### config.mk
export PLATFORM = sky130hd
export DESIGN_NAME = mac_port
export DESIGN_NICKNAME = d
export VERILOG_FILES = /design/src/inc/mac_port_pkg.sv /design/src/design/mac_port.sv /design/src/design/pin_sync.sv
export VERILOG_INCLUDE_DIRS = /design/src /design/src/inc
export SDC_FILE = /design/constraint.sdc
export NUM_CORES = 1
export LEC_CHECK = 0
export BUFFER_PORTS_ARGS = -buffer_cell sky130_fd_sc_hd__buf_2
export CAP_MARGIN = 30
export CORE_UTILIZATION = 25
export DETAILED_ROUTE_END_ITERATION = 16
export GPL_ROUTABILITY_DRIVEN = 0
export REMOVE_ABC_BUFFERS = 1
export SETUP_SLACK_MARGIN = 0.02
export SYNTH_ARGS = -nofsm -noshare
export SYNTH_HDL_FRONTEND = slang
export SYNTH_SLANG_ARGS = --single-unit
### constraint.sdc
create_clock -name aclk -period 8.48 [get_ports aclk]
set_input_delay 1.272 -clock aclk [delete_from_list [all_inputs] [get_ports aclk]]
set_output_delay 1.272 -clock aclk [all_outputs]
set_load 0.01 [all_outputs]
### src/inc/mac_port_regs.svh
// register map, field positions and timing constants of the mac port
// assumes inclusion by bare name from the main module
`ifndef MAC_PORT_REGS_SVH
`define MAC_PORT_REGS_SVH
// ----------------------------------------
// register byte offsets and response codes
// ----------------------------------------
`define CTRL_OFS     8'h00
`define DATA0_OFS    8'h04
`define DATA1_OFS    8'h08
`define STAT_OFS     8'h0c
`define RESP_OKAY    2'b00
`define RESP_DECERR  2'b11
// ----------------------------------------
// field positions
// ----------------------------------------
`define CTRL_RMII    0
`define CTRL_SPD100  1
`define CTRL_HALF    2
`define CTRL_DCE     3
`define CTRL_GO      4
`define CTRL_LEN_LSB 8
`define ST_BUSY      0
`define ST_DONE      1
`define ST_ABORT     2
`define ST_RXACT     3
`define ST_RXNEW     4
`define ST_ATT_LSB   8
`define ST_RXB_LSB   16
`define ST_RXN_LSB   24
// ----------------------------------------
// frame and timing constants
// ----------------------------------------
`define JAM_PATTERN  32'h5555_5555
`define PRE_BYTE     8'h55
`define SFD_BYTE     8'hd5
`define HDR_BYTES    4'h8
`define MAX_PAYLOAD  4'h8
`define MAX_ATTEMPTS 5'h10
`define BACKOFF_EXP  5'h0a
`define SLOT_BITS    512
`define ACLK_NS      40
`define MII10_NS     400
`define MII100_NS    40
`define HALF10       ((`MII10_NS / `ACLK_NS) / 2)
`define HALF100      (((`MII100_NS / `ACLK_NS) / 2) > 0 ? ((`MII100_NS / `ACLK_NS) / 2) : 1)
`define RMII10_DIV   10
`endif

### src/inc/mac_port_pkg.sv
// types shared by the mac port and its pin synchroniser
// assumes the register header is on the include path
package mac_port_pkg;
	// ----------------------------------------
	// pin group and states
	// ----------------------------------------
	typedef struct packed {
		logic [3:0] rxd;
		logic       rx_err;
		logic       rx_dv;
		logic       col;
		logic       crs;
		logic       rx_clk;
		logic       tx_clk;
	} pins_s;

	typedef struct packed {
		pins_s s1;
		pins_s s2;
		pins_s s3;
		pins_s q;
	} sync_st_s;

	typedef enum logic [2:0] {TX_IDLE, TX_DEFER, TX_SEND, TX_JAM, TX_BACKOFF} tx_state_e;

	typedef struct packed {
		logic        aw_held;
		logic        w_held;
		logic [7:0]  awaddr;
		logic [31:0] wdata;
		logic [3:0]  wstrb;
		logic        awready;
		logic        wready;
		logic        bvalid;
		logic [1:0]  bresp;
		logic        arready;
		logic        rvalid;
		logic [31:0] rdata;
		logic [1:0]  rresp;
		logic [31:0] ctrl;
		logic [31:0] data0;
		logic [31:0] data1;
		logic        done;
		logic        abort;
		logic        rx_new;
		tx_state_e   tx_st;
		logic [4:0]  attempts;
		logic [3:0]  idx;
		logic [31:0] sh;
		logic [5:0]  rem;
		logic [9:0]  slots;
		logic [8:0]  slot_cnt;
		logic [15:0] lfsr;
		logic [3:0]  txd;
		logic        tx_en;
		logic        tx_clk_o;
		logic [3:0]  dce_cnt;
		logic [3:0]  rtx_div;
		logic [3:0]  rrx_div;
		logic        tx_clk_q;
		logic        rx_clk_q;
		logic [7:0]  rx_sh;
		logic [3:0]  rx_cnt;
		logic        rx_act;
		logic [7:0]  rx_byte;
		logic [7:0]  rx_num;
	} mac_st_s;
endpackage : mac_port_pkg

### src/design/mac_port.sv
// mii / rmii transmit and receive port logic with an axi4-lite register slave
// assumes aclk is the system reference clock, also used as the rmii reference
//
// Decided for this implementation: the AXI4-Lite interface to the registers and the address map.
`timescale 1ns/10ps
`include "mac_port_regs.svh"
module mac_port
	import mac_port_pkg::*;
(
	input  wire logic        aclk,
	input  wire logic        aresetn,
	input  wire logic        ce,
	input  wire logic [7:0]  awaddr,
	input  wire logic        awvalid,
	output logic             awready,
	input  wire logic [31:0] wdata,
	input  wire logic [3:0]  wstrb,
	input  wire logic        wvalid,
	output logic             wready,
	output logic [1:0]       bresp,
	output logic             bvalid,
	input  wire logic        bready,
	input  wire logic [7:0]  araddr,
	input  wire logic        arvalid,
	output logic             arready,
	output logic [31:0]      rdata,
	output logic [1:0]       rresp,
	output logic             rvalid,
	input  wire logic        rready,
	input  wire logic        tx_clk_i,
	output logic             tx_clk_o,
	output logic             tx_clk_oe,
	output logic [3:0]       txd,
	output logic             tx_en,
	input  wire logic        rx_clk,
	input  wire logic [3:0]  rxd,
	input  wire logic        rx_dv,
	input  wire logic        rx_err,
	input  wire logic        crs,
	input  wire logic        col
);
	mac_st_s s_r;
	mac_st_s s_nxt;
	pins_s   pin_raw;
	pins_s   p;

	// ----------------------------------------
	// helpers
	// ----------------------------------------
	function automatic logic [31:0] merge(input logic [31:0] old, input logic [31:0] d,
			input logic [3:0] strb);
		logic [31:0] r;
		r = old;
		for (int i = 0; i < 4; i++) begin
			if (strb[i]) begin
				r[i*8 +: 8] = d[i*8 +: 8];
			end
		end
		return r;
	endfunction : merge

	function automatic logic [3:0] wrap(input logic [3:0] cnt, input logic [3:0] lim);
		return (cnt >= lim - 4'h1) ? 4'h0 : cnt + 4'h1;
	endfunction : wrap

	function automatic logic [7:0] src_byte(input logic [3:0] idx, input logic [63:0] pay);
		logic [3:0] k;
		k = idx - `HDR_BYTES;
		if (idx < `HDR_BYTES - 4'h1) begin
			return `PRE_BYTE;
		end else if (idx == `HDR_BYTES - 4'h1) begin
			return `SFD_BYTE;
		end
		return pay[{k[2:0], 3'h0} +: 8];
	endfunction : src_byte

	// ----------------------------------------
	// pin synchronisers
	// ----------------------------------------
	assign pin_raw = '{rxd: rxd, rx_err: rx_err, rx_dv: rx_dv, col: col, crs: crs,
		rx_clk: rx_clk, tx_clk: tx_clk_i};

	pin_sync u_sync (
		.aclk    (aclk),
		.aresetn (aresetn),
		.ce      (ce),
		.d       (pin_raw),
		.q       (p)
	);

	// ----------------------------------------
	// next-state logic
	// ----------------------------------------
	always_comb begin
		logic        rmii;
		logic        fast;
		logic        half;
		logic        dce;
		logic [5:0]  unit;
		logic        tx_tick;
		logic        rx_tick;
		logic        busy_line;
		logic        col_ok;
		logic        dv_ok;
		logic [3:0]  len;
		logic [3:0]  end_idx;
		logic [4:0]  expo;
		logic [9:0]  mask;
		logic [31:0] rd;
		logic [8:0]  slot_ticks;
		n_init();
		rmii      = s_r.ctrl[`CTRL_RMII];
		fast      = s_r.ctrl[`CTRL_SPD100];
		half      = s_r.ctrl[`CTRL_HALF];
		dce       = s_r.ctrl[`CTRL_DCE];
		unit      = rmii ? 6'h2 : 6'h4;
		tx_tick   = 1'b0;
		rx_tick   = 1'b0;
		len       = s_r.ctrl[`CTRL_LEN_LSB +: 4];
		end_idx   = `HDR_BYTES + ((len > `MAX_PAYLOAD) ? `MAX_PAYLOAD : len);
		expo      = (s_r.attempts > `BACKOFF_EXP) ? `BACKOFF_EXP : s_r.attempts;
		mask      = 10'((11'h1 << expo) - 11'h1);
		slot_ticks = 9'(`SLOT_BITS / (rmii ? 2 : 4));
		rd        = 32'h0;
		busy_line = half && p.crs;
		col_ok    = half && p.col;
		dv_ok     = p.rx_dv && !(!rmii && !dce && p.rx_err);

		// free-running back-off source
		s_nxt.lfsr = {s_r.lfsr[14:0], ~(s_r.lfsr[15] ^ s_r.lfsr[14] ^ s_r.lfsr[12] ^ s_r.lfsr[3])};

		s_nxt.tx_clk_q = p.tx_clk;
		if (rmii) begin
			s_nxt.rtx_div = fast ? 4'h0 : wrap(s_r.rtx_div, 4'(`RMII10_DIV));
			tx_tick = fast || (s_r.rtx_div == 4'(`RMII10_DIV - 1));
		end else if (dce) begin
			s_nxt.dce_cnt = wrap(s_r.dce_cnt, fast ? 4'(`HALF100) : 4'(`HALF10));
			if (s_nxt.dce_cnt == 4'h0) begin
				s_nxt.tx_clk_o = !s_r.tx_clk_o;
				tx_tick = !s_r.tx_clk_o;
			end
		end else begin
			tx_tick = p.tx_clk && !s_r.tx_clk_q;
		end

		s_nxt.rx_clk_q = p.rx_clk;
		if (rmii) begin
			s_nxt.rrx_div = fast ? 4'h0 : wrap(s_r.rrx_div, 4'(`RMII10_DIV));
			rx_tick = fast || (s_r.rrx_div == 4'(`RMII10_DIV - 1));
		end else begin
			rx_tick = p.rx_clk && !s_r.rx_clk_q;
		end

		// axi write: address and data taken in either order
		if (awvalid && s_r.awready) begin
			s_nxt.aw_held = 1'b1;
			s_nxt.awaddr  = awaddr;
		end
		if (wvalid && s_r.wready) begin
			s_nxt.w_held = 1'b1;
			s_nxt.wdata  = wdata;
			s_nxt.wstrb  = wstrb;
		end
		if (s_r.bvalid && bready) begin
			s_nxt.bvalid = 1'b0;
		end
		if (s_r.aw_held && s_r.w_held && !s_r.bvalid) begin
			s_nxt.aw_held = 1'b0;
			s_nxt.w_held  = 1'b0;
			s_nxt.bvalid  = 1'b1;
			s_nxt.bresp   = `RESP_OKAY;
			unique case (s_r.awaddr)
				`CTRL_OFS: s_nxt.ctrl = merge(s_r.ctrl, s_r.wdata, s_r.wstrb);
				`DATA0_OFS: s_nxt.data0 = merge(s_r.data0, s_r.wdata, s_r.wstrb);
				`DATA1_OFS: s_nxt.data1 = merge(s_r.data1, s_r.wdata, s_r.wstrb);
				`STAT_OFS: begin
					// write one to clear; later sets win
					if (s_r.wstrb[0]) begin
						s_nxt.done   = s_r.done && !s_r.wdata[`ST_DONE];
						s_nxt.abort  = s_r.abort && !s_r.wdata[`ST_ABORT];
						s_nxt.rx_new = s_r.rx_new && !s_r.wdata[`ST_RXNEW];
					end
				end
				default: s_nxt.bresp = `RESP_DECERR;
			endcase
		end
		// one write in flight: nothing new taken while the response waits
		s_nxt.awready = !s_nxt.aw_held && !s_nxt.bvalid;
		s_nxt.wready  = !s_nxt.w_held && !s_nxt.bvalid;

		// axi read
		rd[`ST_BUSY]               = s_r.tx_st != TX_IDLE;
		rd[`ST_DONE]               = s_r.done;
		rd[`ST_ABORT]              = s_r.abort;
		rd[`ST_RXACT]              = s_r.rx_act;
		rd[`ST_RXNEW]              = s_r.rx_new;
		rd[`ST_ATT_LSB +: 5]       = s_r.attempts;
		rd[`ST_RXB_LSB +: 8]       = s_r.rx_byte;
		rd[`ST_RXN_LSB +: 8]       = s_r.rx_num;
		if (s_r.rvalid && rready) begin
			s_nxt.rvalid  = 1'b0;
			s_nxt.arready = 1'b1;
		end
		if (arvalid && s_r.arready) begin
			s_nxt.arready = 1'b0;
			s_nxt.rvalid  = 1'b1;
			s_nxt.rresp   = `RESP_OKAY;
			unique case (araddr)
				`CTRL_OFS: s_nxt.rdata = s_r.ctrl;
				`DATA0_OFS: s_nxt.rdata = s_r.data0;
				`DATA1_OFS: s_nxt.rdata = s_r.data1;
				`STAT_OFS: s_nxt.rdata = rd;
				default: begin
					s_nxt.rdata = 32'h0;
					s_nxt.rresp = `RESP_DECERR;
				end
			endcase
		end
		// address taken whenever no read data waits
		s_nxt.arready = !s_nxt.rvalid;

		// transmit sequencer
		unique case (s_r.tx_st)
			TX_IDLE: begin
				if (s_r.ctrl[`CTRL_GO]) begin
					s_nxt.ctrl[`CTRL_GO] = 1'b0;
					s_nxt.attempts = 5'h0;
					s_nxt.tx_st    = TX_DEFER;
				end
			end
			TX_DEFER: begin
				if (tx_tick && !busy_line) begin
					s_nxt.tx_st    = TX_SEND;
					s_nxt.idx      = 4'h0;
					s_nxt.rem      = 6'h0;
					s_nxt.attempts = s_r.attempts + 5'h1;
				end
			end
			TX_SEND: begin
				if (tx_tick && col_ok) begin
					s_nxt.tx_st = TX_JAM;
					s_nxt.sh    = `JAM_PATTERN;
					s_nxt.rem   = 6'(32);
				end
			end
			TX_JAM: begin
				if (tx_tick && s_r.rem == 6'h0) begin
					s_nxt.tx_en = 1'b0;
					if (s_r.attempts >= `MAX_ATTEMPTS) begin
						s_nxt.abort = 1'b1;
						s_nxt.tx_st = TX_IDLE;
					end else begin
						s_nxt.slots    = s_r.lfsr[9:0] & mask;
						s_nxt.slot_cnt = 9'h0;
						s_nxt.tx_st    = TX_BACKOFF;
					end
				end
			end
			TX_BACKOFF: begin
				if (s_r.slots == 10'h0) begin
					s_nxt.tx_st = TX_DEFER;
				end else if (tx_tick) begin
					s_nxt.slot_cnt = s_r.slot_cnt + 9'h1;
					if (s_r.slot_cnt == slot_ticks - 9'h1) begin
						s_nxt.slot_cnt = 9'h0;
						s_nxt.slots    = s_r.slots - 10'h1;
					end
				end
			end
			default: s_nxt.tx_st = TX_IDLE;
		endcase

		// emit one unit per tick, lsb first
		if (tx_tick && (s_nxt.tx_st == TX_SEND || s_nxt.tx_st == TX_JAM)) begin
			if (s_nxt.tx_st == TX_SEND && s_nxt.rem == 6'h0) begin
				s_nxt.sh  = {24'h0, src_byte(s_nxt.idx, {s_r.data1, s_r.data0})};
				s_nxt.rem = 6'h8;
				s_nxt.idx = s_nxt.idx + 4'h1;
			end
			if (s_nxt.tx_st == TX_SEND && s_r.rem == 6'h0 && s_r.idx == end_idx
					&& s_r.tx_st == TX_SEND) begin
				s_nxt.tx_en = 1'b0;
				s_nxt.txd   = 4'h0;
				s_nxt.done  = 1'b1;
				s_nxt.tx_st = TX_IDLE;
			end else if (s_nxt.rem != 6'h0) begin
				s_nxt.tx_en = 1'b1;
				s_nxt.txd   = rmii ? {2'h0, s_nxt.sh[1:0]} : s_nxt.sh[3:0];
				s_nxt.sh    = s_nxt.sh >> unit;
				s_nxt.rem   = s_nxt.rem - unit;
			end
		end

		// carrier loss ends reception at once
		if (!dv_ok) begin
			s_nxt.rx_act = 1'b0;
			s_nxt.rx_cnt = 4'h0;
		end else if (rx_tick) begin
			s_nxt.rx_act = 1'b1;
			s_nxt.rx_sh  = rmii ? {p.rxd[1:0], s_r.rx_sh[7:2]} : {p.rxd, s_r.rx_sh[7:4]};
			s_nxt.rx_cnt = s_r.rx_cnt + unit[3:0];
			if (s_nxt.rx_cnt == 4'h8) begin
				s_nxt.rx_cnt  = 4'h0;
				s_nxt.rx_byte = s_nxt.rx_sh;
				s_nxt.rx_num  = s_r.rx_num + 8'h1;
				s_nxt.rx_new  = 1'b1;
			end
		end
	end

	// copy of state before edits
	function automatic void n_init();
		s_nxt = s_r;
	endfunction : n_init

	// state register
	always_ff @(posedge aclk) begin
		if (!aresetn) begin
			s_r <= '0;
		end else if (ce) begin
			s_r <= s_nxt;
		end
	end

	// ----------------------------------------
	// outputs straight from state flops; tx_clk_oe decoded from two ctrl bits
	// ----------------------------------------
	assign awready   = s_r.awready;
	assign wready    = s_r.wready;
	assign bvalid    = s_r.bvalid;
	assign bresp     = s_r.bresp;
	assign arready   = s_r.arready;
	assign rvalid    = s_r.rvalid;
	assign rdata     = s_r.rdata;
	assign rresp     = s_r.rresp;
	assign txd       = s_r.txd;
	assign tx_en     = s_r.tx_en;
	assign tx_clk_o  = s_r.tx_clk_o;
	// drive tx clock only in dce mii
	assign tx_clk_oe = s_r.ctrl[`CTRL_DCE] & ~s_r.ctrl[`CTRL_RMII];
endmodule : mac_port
--
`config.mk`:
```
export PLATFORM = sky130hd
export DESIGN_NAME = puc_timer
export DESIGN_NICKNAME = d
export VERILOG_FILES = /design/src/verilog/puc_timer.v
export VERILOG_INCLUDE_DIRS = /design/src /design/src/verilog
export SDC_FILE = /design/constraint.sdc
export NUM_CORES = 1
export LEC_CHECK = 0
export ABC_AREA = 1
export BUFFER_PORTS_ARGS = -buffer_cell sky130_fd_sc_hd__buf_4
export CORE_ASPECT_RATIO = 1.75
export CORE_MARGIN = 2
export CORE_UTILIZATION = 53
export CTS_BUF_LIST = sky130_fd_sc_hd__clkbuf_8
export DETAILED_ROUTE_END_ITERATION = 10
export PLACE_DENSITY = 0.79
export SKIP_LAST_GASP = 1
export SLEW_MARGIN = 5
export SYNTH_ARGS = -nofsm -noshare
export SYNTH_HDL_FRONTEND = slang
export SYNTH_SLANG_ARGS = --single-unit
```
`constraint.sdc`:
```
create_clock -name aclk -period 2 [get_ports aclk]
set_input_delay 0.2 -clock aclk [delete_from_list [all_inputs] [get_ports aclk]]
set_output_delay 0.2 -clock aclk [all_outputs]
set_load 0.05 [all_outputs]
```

- WHAT THIS TASK INVOLVES -
Look above for the line with "### config.mk"; retype exactly that line, every line after it up to the line with "export DETAILED_ROUTE_END_ITERATION = 16", and that line too, nothing else.

- RESPONSE BOX -
### config.mk
export PLATFORM = sky130hd
export DESIGN_NAME = mac_port
export DESIGN_NICKNAME = d
export VERILOG_FILES = /design/src/inc/mac_port_pkg.sv /design/src/design/mac_port.sv /design/src/design/pin_sync.sv
export VERILOG_INCLUDE_DIRS = /design/src /design/src/inc
export SDC_FILE = /design/constraint.sdc
export NUM_CORES = 1
export LEC_CHECK = 0
export BUFFER_PORTS_ARGS = -buffer_cell sky130_fd_sc_hd__buf_2
export CAP_MARGIN = 30
export CORE_UTILIZATION = 25
export DETAILED_ROUTE_END_ITERATION = 16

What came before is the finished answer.